No a la guerra’, pero sí a ETA, a los ayatolás y a China
Antonio Naranjo.- Sánchez es a la legalidad lo que Jamenei a los derechos de las mujeres, Maduro a la democracia, Otegi a la paz, Anboto al pacifismo y TVE a la verdad, pero va y tiene los bemoles de acudir al Congreso a apelar de ella para presumir de su ‘No a la guerra’.
Hacerlo 24 horas después de soltar a una etarra más de prisión, para que Batasuna 2.0 le dé los escaños que los españoles le negaron en las urnas, ayuda a entender el perfil psicopático y caradura del personaje, el de un amoral que pontifica contra la prostitución mientras vivía de las saunas, daba lecciones sobre ética a la vez que plagiaba su tesis doctoral o prometía decencia al mismo tiempo que colocaba a su esposa y a su hermano, con los mismos méritos en lo suyo que una foca monje para Miss Universo.
No es el pudor, virtud siempre elegante, uno de los atributos de Sánchez, a quien es difícil encontrarle uno más allá de los habituales en las hienas, que siempre comen aunque sea un cadáver y nunca dejan de sonreír aunque estén en un velatorio.
El caso es que El Fraude ha tenido el desdoro de utilizar otro drama, y la guerra lo es, para lo habitual en el PSOE desde Zapatero: buscar beneficio donde hay dolor, a costa del buen gusto y de la humanidad, con el 11-M, el Prestige, el Alvia, el Metro de Valencia, la Dana o el remate de todo ello, el partido de vuelta a la Guerra Civil, sueño húmedo del zapaterismo y del sanchismo.
Pero que hable él de legalidad, cuando le debe el puesto a quienes cometieron todo tipo de ilegalidades amnistiadas para comprárselos, es demasiado. Y que se ponga de pacifista a 9.000 kilómetros mientras aquí se encama con Bildu y le paga los servicios blanqueando a ETA y soltando a los asesinos, supera todas las marcas conocidas.
La legalidad internacional, que no son las tablas de Moisés y van cambiando, necesita a Sánchez lo mismo que el planeta a Greta Thunberg y las mujeres a José Luis Ábalos, pero en la doméstica sí hubiera sido necesaria su participación. O al menos el cumplimiento de la misma, que es lo mínimo que cabe esperar de un presidente decente. Y no es el caso.
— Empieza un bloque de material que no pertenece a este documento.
--- src/riscv_hzrd_pkg.sv ---
package riscv_hzrd_pkg;

  // widths with a meaning of their own
  typedef logic [4:0] regaddr_t;   // x0..x31
  typedef logic [6:0] opcode_t;    // major opcode, instr[6:0]
  typedef logic [2:0] funct3_t;
  typedef logic [6:0] funct7_t;
  typedef logic [1:0] resultsrc_t; // writeback source select
  typedef logic [1:0] fwdsel_t;    // execute operand forward select

  // major opcodes used by the hazard logic
  localparam opcode_t OPC_LUI    = 7'b0110111;
  localparam opcode_t OPC_LOAD   = 7'b0000011;
  localparam opcode_t OPC_STORE  = 7'b0100011;
  localparam opcode_t OPC_BRANCH = 7'b1100011;
  localparam opcode_t OPC_OP     = 7'b0110011;
  localparam opcode_t OPC_OPIMM  = 7'b0010011;
  localparam opcode_t OPC_SYSTEM = 7'b1110011;

  localparam resultsrc_t RES_ALU  = 2'd0;
  localparam resultsrc_t RES_LOAD = 2'd2; // data comes back from the dcache

  localparam funct7_t FUNCT7_MULDIV = 7'd1; // M extension on OP

  // operand forward select encodings
  localparam fwdsel_t FWD_REGF    = 2'd0;
  localparam fwdsel_t FWD_WB      = 2'd1;
  localparam fwdsel_t FWD_MEM_ALU = 2'd2;
  localparam fwdsel_t FWD_MEM_LUI = 2'd3; // upper immediate of a LUI in memory

  // register usage of one instruction as it moves down the pipe
  typedef struct packed {
    regaddr_t   rs1;
    regaddr_t   rs2;
    regaddr_t   rd;        // zero when the instruction writes nothing
    opcode_t    opcode;
    logic       regw;
    resultsrc_t resultsrc;
    logic       iscsr;
    logic       muldiv;    // multiply or divide, waits for the result-valid level
  } stage_tag_t;

  // all zero tag, no reads that matter and no writes
  localparam stage_tag_t TAG_BUBBLE = '0;

endpackage

--- src/riscv_decode_tags.sv ---
`timescale 1ns/10ps

module riscv_decode_tags
  import riscv_hzrd_pkg::*;
(
  input  logic [31:0] i_riscv_instr,
  output stage_tag_t  o_riscv_tag
);

  opcode_t  opcode;
  funct3_t  funct3;
  funct7_t  funct7;
  regaddr_t rd_field;
  logic     writes_rd;

  assign opcode   = i_riscv_instr[6:0];
  assign funct3   = i_riscv_instr[14:12];
  assign funct7   = i_riscv_instr[31:25];
  assign rd_field = i_riscv_instr[11:7];

  // which major opcodes write back to the register file
  always_comb
  begin
    case (opcode)
      OPC_LUI,
      OPC_OP,
      OPC_OPIMM,
      OPC_LOAD,
      OPC_SYSTEM:
      begin
        writes_rd = 1'b1;
      end
      OPC_STORE,
      OPC_BRANCH:
      begin
        writes_rd = 1'b0; // bits 11:7 hold immediate bits here
      end
      default:
      begin
        writes_rd = 1'b0;
      end
    endcase
  end

  always_comb
  begin
    o_riscv_tag.rs1    = i_riscv_instr[19:15];
    o_riscv_tag.rs2    = i_riscv_instr[24:20];
    o_riscv_tag.opcode = opcode;
    o_riscv_tag.regw   = writes_rd;

    // no destination means nothing downstream can match it
    if (writes_rd)
    begin
      o_riscv_tag.rd = rd_field;
    end
    else
    begin
      o_riscv_tag.rd = '0;
    end

    o_riscv_tag.resultsrc = (opcode == OPC_LOAD) ? RES_LOAD : RES_ALU;

    // ecall/ebreak/mret have funct3 0, only csrrw..csrrci count
    o_riscv_tag.iscsr  = (opcode == OPC_SYSTEM) && (funct3 != 3'd0);
    o_riscv_tag.muldiv = (opcode == OPC_OP) && (funct7 == FUNCT7_MULDIV);
  end

endmodule

--- src/riscv_stage_regs.sv ---
`timescale 1ns/10ps

module riscv_stage_regs
  import riscv_hzrd_pkg::*;
(
  input  logic       i_riscv_clk,
  input  logic       i_arst_n,
  input  stage_tag_t i_riscv_fetch_tag,
  input  logic       i_riscv_stallfd,
  input  logic       i_riscv_stallde,
  input  logic       i_riscv_stallem,
  input  logic       i_riscv_stallmw,
  input  logic       i_riscv_flushfd,
  input  logic       i_riscv_flushde,
  output stage_tag_t o_riscv_tag_d,
  output stage_tag_t o_riscv_tag_e,
  output stage_tag_t o_riscv_tag_m,
  output stage_tag_t o_riscv_tag_w
);

  // fetch -> decode, stall wins over flush
  always_ff @(posedge i_riscv_clk or negedge i_arst_n)
  begin
    if (!i_arst_n)
    begin
      o_riscv_tag_d <= TAG_BUBBLE;
    end
    else if (!i_riscv_stallfd)
    begin
      if (i_riscv_flushfd)
      begin
        o_riscv_tag_d <= TAG_BUBBLE; // redirect kills the fetched instruction
      end
      else
      begin
        o_riscv_tag_d <= i_riscv_fetch_tag;
      end
    end
  end

  // decode -> execute
  always_ff @(posedge i_riscv_clk or negedge i_arst_n)
  begin
    if (!i_arst_n)
    begin
      o_riscv_tag_e <= TAG_BUBBLE;
    end
    else if (!i_riscv_stallde)
    begin
      if (i_riscv_flushde)
      begin
        o_riscv_tag_e <= TAG_BUBBLE; // load-use bubble or redirect
      end
      else
      begin
        o_riscv_tag_e <= o_riscv_tag_d;
      end
    end
  end

  // execute -> memory, keeps moving while a bubble goes into execute
  always_ff @(posedge i_riscv_clk or negedge i_arst_n)
  begin
    if (!i_arst_n)
    begin
      o_riscv_tag_m <= TAG_BUBBLE;
    end
    else if (!i_riscv_stallem)
    begin
      o_riscv_tag_m <= o_riscv_tag_e;
    end
  end

  // memory -> writeback
  always_ff @(posedge i_riscv_clk or negedge i_arst_n)
  begin
    if (!i_arst_n)
    begin
      o_riscv_tag_w <= TAG_BUBBLE;
    end
    else if (!i_riscv_stallmw)
    begin
      o_riscv_tag_w <= o_riscv_tag_m;
    end
  end

endmodule

--- src/riscv_hazardunit.sv ---
`timescale 1ns/10ps

module riscv_hazardunit
  import riscv_hzrd_pkg::*;
(
  input  stage_tag_t i_riscv_tag_d,
  input  stage_tag_t i_riscv_tag_e,
  input  stage_tag_t i_riscv_tag_m,
  input  stage_tag_t i_riscv_tag_w,
  input  logic       i_riscv_pcsrc,
  input  logic       i_riscv_dcache_stall,
  input  logic       i_riscv_icache_stall,
  input  logic       i_riscv_muldiv_valid,
  output fwdsel_t    o_riscv_fwda,
  output fwdsel_t    o_riscv_fwdb,
  output logic       o_riscv_stallpc,
  output logic       o_riscv_stallfd,
  output logic       o_riscv_stallde,
  output logic       o_riscv_stallem,
  output logic       o_riscv_stallmw,
  output logic       o_riscv_flushfd,
  output logic       o_riscv_flushde,
  output logic       o_riscv_globstall,
  output logic       o_riscv_passwb
);

  logic m_stall;      // multiply/divide still busy in execute
  logic glob_stall;
  logic rs1_hit_e;    // decode rs1 produced by execute
  logic rs2_hit_e;
  logic e_late;       // execute result not ready for a dependent in decode
  logic ld_csr_stall;
  logic ld_csr_flush;

  // forward select for one execute source, memory stage has priority
  function automatic fwdsel_t fwd_sel(
    input regaddr_t   rs,
    input stage_tag_t tag_m,
    input stage_tag_t tag_w
  );
    logic hit_m;
    logic hit_w;
    hit_m = (rs == tag_m.rd) && tag_m.regw && (tag_m.rd != '0);
    hit_w = (rs == tag_w.rd) && tag_w.regw && (tag_w.rd != '0);
    if (hit_m && (tag_m.opcode == OPC_LUI))
    begin
      fwd_sel = FWD_MEM_LUI;
    end
    else if (hit_m)
    begin
      fwd_sel = FWD_MEM_ALU;
    end
    else if (hit_w)
    begin
      fwd_sel = FWD_WB;
    end
    else
    begin
      fwd_sel = FWD_REGF;
    end
  endfunction

  assign o_riscv_fwda = fwd_sel(i_riscv_tag_e.rs1, i_riscv_tag_m, i_riscv_tag_w);
  assign o_riscv_fwdb = fwd_sel(i_riscv_tag_e.rs2, i_riscv_tag_m, i_riscv_tag_w);

  // caches or an unfinished multiply freeze the whole pipe
  assign m_stall    = i_riscv_tag_e.muldiv & ~i_riscv_muldiv_valid;
  assign glob_stall = i_riscv_dcache_stall | i_riscv_icache_stall | m_stall;

  assign o_riscv_globstall = glob_stall;

  assign rs1_hit_e = (i_riscv_tag_d.rs1 == i_riscv_tag_e.rd);
  assign rs2_hit_e = (i_riscv_tag_d.rs2 == i_riscv_tag_e.rd);

  // load data, or a csr read value seen by a non-csr reader
  assign e_late = (i_riscv_tag_e.resultsrc == RES_LOAD) ||
                  (i_riscv_tag_e.iscsr && !i_riscv_tag_d.iscsr);

  // a csr in decode has its csr address in the rs2 field, so skip that compare
  assign ld_csr_stall = (rs1_hit_e || (rs2_hit_e && !i_riscv_tag_d.iscsr)) && e_late;
  assign ld_csr_flush = (rs1_hit_e || rs2_hit_e) && e_late;

  always_comb
  begin
    o_riscv_stallpc = ld_csr_stall | glob_stall;
    o_riscv_stallfd = ld_csr_stall | glob_stall;
    o_riscv_stallde = glob_stall;
    o_riscv_stallem = glob_stall;
    o_riscv_stallmw = glob_stall;
  end

  // nothing is flushed while the pipe is frozen
  assign o_riscv_flushde = (ld_csr_flush | i_riscv_pcsrc) & ~glob_stall;
  assign o_riscv_flushfd = i_riscv_pcsrc & ~glob_stall;

  // back to back csr ops, memory reads the csr value still in writeback
  assign o_riscv_passwb = i_riscv_tag_m.iscsr && i_riscv_tag_w.iscsr &&
                          (i_riscv_tag_w.rd == i_riscv_tag_m.rs1);

endmodule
De respetar esa supuesta «legalidad internacional» que en realidad sitúa a España cerca de China, Cuba, Irán, Rusia o Venezuela, por mucho boca barata que se llene de cánticos pacifistas, no conculcaría a diario la legalidad doméstica: la que le obliga respetar la Constitución y a presentar Presupuestos; la que le impide trocear España para alquilarse un rato el favor de Puigdemont, la que descarta la amnistía de delincuentes que se preparan para repetir de nuevo sus delitos o la que prohíbe anular sentencias como la de los corruptos ERE para indultar al partido propio.
Y si de verdad fuera pacifista, no aceptaría deberle la Presidencia a ETA, ni antepondría sacar de prisión a los terroristas sobre reunirse y atender a sus víctimas, ni transformaría a un secuestrador, un pródigo y un golpista en los arrendadores de su triste paso por La Moncloa.
Si en España Sánchez es deudor del separatismo y la extrema izquierda; en el mundo lo es ya del fundamentalismo, el comunismo y el populismo, y en ambos casos con un único objetivo: llegar al poder, mantenerse en él y, en la medida de lo posible, borrar las huellas de sus crímenes políticos, de su corrupción y de sus traiciones. Por mucho que vaya de Gandhi, es un vulgar aprendiz de mafioso siciliano.